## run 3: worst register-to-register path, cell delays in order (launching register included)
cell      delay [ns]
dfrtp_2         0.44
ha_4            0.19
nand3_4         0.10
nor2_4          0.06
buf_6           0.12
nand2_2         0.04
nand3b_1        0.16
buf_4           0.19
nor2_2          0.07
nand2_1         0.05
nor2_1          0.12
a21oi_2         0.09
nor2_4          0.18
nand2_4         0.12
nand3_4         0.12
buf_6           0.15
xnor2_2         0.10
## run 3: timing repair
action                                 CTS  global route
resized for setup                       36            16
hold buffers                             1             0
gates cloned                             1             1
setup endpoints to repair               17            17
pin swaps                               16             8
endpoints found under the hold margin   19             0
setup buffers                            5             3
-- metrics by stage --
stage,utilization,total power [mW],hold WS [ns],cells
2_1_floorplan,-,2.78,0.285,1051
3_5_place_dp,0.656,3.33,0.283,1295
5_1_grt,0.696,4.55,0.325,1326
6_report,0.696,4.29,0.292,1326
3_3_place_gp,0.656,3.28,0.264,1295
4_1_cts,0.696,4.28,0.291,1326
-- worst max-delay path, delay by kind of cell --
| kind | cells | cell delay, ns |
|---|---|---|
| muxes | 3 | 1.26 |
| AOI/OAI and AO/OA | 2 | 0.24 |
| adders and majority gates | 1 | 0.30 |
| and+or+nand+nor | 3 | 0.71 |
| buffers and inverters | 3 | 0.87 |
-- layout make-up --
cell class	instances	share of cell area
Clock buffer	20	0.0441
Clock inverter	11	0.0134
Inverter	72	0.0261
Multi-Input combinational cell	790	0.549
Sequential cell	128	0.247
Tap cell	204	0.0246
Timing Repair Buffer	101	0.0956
════════════════
Exercise aim
The required output is the line containing "-- worst max-delay" through the last line of the records above, each copied exactly and nothing more.

Answer space
-- worst max-delay path, delay by kind of cell --
| kind | cells | cell delay, ns |
|---|---|---|
| muxes | 3 | 1.26 |
| AOI/OAI and AO/OA | 2 | 0.24 |
| adders and majority gates | 1 | 0.30 |
| and+or+nand+nor | 3 | 0.71 |
| buffers and inverters | 3 | 0.87 |
-- layout make-up --
cell class	instances	share of cell area
Clock buffer	20	0.0441
Clock inverter	11	0.0134
Inverter	72	0.0261
Multi-Input combinational cell	790	0.549
Sequential cell	128	0.247
Tap cell	204	0.0246
Timing Repair Buffer	101	0.0956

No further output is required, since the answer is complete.